The sociology of leisure or leisure sociology is the study of how humans organize their free time. Leisure includes a broad array of activities, such as sport, tourism, and the playing of games. The sociology of leisure is closely tied to the sociology of work, as each explores a different side of the work-leisure relationship. More recent studies in the field move away from this relationship, however, and focus on the relation between leisure and culture.

Studies of leisure have determined that observable patterns in human leisure behavior cannot be explained solely by socioeconomic variables such as age, income, occupation or education. The type of leisure activity is substantially influenced by the numerous more complex factors, such as presence or lack of family, religious beliefs and general cultural values one adheres to.

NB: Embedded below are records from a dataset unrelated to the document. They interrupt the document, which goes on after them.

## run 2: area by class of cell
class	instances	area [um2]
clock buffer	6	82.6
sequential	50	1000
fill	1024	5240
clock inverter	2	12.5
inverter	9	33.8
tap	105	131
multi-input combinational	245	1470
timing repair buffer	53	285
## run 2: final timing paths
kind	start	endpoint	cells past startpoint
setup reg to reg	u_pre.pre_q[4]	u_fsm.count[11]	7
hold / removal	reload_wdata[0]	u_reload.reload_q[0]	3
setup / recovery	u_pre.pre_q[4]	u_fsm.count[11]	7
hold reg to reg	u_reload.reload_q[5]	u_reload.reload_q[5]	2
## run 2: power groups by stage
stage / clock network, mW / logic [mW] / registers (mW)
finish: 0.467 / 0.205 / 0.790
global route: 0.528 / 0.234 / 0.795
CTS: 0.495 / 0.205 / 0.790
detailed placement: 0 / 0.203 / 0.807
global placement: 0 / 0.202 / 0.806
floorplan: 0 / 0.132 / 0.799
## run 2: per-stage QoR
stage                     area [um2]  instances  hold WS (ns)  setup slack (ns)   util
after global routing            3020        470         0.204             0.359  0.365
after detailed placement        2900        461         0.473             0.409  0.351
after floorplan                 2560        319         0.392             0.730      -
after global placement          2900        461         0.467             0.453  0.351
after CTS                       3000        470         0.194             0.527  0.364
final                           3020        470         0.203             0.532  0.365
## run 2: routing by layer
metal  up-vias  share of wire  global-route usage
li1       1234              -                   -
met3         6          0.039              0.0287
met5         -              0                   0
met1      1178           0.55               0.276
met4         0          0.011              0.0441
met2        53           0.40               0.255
## config.mk

```make
export PLATFORM = sky130hd
export DESIGN_NAME = jtag_addr_sel
export DESIGN_NICKNAME = d
export VERILOG_FILES = /design/src/rtl/jtag_sel_pkg.sv /design/src/rtl/scan_shreg.sv /design/src/rtl/addr_match.sv /design/src/rtl/jtag_addr_sel.sv
export SDC_FILE = /design/constraint.sdc
export NUM_CORES = 1
export LEC_CHECK = 0
export BUFFER_PORTS_ARGS = -buffer_cell sky130_fd_sc_hd__buf_2
export CORE_MARGIN = 1.5
export CORE_UTILIZATION = 30
export CTS_CLUSTER_SIZE = 16
export DETAILED_ROUTE_END_ITERATION = 8
export PLACE_DENSITY_LB_ADDON = 0.15
export SETUP_SLACK_MARGIN = 0.2
export SLEW_MARGIN = 40
export SYNTH_ARGS = -nofsm -noshare
export SYNTH_HDL_FRONTEND = slang
export SYNTH_SLANG_ARGS = --single-unit
```

## constraint.sdc

```tcl
create_clock -name clk -period 1.84 [get_ports clk]
set_input_delay 0.368 -clock clk [delete_from_list [all_inputs] [get_ports clk]]
set_output_delay 0.368 -clock clk [all_outputs]
set_load 0.02 [all_outputs]
```
--- src/rtl/bwc_pkg.sv ---
package bwc_pkg;
  typedef enum logic {
    PATH_FULL = 1'b0,
    PATH_HALF = 1'b1
  } path_mode_e;
endpackage

--- src/rtl/bwc_req_scale.sv ---
module bwc_req_scale
  import bwc_pkg::*;
#(
  parameter int ADDR_W = 30,
  parameter int LEN_W  = 9
) (
  input  path_mode_e        mode,
  input  logic              a_valid,
  input  logic [ADDR_W-1:0] a_addr,
  input  logic [LEN_W-1:0]  a_len,
  input  logic              a_last,
  output logic              a_ack,
  output logic              m_valid,
  output logic [ADDR_W:0]   m_addr,
  output logic [LEN_W:0]    m_len,
  output logic              m_last,
  input  logic              m_ack
);
  // Request handshake flags cross unchanged in both modes.
  assign m_valid = a_valid;
  assign m_last  = a_last;
  assign a_ack   = m_ack;

  // Units change from words to half-words on the narrow path.
  always_comb begin
    if (mode == PATH_HALF) begin
      m_addr = {a_addr, 1'b0};
      m_len  = {a_len, 1'b0};
    end else begin
      m_addr = {1'b0, a_addr};
      m_len  = {1'b0, a_len};
    end
  end
endmodule

--- src/rtl/bwc_wr_split.sv ---
module bwc_wr_split
  import bwc_pkg::*;
#(
  parameter int WORD_W = 32
) (
  input  logic                clk,
  input  logic                rst_n,
  input  path_mode_e          mode,
  input  logic [WORD_W-1:0]   a_data,
  input  logic [WORD_W/8-1:0] a_mask_n,
  output logic                a_next,
  output logic [WORD_W-1:0]   m_data,
  output logic [WORD_W/8-1:0] m_mask_n,
  input  logic                m_next
);
  localparam int HALF_W  = WORD_W / 2;
  localparam int MASK_W  = WORD_W / 8;
  localparam int HMASK_W = MASK_W / 2;

  logic hi_sel_q, hi_sel_d;

  always_comb begin
    hi_sel_d = hi_sel_q;
    if (mode != PATH_HALF)
      hi_sel_d = 1'b0;
    else if (m_next)
      hi_sel_d = ~hi_sel_q;
  end

  always_ff @(posedge clk or negedge rst_n) begin
    if (!rst_n) hi_sel_q <= 1'b0;
    else        hi_sel_q <= hi_sel_d;
  end

  always_comb begin
    if (mode == PATH_HALF) begin
      m_data   = '0;
      m_mask_n = '1;
      if (hi_sel_q) begin
        m_data[HALF_W-1:0]    = a_data[WORD_W-1:HALF_W];
        m_mask_n[HMASK_W-1:0] = a_mask_n[MASK_W-1:HMASK_W];
      end else begin
        m_data[HALF_W-1:0]    = a_data[HALF_W-1:0];
        m_mask_n[HMASK_W-1:0] = a_mask_n[HMASK_W-1:0];
      end
      a_next = m_next & hi_sel_q;
    end else begin
      m_data   = a_data;
      m_mask_n = a_mask_n;
      a_next   = m_next;
    end
  end

  // a consumed low beat moves to the high half
  assert_pace_low_R6: assert property (@(posedge clk) disable iff (!rst_n)
    (mode == PATH_HALF && m_next && !a_next) |=> hi_sel_q);
  // a word handed back to the application restarts at the low half
  assert_pace_word_R6: assert property (@(posedge clk) disable iff (!rst_n)
    (mode == PATH_HALF && a_next) |=> !hi_sel_q);
endmodule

==Definitions and theoretical concerns==
Its definitions are numerous and often mutually contradictory, for example as a discrete portion of one's time or as a quality of experience irrespective of time. Joffre Dumazedier distinguished four distinct definitions of leisure, which begin broadly and gradually narrow in scope:

1. Style of behavior that may occur even at work;
2. Any non-work activity;
3. Activities excluding family and household obligations;
4. Activities dedicated to self-fulfillment.

Dumazedier's four definitions are not exhaustive. Incompatible definitions and measures are seen as a major factor accounting for occasionally contradictory research findings.

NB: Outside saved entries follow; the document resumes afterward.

[src/rtl/alu8_cla_adder.sv]
module alu8_cla_adder #(
  parameter int W = 8
) (
  input  logic [W-1:0] x_i,
  input  logic [W-1:0] y_i,
  input  logic         cin_i,
  output logic [W-1:0] sum_o,
  output logic         cout_o
);
  localparam int NG = W / 4;

  logic [W-1:0] g, p;
  logic [W:0]   c;

  assign g    = x_i & y_i;
  assign p    = x_i ^ y_i;
  assign c[0] = cin_i;

  for (genvar gi = 0; gi < NG; gi++) begin : g_grp
    localparam int B = 4 * gi;
    logic grp_g, grp_p;
    assign c[B+1] = g[B] | (p[B] & c[B]);
    assign c[B+2] = g[B+1] | (p[B+1] & g[B]) | (p[B+1] & p[B] & c[B]);
    assign c[B+3] = g[B+2] | (p[B+2] & g[B+1]) | (p[B+2] & p[B+1] & g[B])
                  | (p[B+2] & p[B+1] & p[B] & c[B]);
    assign grp_g  = g[B+3] | (p[B+3] & g[B+2]) | (p[B+3] & p[B+2] & g[B+1])
                  | (p[B+3] & p[B+2] & p[B+1] & g[B]);
    assign grp_p  = &p[B+3:B];
    assign c[B+4] = grp_g | (grp_p & c[B]);
  end

  assign sum_o  = p ^ c[W-1:0];
  assign cout_o = c[W];
endmodule
## config.mk

```make
export PLATFORM = sky130hd
export DESIGN_NAME = dbg_reg_ctrl
export DESIGN_NICKNAME = d
export VERILOG_FILES = /design/src/rtl/dbg_pkg.sv /design/src/rtl/dbg_idx_decode.sv /design/src/rtl/dbg_access_check.sv /design/src/rtl/dbg_reg_file.sv /design/src/rtl/dbg_reg_ctrl.sv
export SDC_FILE = /design/constraint.sdc
export NUM_CORES = 1
export LEC_CHECK = 0
export BUFFER_PORTS_ARGS = -buffer_cell sky130_fd_sc_hd__buf_2
export CAP_MARGIN = 20
export CORE_MARGIN = 10
export CORE_UTILIZATION = 53
export DETAILED_ROUTE_END_ITERATION = 12
export PLACE_DENSITY_LB_ADDON = 0.08
export SKIP_LAST_GASP = 1
export SLEW_MARGIN = 30
export SYNTH_ARGS = -nofsm -noshare
export SYNTH_HDL_FRONTEND = slang
export SYNTH_HIERARCHICAL = 1
export SYNTH_SLANG_ARGS = --single-unit
```

## constraint.sdc

```tcl
create_clock -name clk_i -period 3.4 [get_ports clk_i]
set_clock_uncertainty 0.15 [all_clocks]
set_input_delay 0.85 -clock clk_i [delete_from_list [all_inputs] [get_ports clk_i]]
set_output_delay 0.85 -clock clk_i [all_outputs]
set_load 0.1 [all_outputs]
```
`config.mk`:
```
export PLATFORM = sky130hd
export DESIGN_NAME = erase_collector
export DESIGN_NICKNAME = d
export VERILOG_FILES = /design/src/rtl/ecol_pkg.sv /design/src/rtl/ecol_bus_cycle.sv /design/src/rtl/ecol_countdown.sv /design/src/rtl/ecol_sector_set.sv /design/src/rtl/erase_collector.sv
export SDC_FILE = /design/constraint.sdc
export NUM_CORES = 1
export LEC_CHECK = 0
export ABC_AREA = 1
export CORE_AREA = 4 4 194 196
export DETAILED_ROUTE_END_ITERATION = 8
export DIE_AREA = 0 0 198 200
export DONT_BUFFER_PORTS = 1
export PLACE_DENSITY_LB_ADDON = 0.15
export SLEW_MARGIN = 10
export SYNTH_ARGS = -nofsm -noshare
export SYNTH_HDL_FRONTEND = slang
export SYNTH_SLANG_ARGS = --single-unit
```
`constraint.sdc`:
```
create_clock -name clk -period 8.8 [get_ports clk]
set_input_delay 0.88 -clock clk [delete_from_list [all_inputs] [get_ports clk]]
set_output_delay 0.88 -clock clk [all_outputs]
set_load 0.01 [all_outputs]
```
`config.mk`:
```
export PLATFORM = sky130hd
export DESIGN_NAME = keyed_tree_engine
export DESIGN_NICKNAME = d
export VERILOG_FILES = /design/src/rtl/ktree_pkg.sv /design/src/rtl/ktree_feat_mem.sv /design/src/rtl/ktree_node_rom.sv /design/src/rtl/ktree_key_gate.sv /design/src/rtl/keyed_tree_engine.sv
export SDC_FILE = /design/constraint.sdc
export NUM_CORES = 1
export LEC_CHECK = 0
export ABC_AREA = 1
export BUFFER_PORTS_ARGS = -buffer_cell sky130_fd_sc_hd__buf_4
export CAP_MARGIN = 5
export CORE_ASPECT_RATIO = 1.1
export CORE_MARGIN = 1
export CORE_UTILIZATION = 63
export CTS_CLUSTER_DIAMETER = 200
export DETAILED_ROUTE_END_ITERATION = 10
export PLACE_DENSITY = 0.88
export SLEW_MARGIN = 30
export SYNTH_ARGS = -nofsm -noshare
export SYNTH_HDL_FRONTEND = slang
export SYNTH_HIERARCHICAL = 1
export SYNTH_SLANG_ARGS = --single-unit
```
`constraint.sdc`:
```
create_clock -name clk -period 9.9 [get_ports clk]
set_clock_uncertainty 0.15 [all_clocks]
set_input_delay 0.495 -clock clk [delete_from_list [all_inputs] [get_ports clk]]
set_output_delay 0.495 -clock clk [all_outputs]
set_load 0.05 [all_outputs]
```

There are some unresolved questions concerning the definition of work: in particular, whether unpaid endeavors, such as volunteering or studying, are work. Non-work time should not be equated with free time, as it comprises not only free time, dedicated to leisure, but also time dedicated to certain obligatory activities, such as housework. Dividing activities into free and dedicated time is not easy. For example, brushing one's teeth is neither work nor leisure; scholars differ in their classifications of activities such as eating a meal, shopping, repairing a car, attending a religious ceremony, or showering (various individuals may or may not classify such activities as leisure). The relation between work and leisure can also be unclear: research indicates that some individuals find skills that they have acquired at work useful to their hobbies (and vice versa), and some individuals have used leisure activities to advance their work careers. Sociologists also disagree as to whether political or spiritual activities should be included in studies of leisure. Further, among some occupational communities, such as police officers or miners, it is common for colleagues to be off-time friends and to share similar, work-based leisure activities.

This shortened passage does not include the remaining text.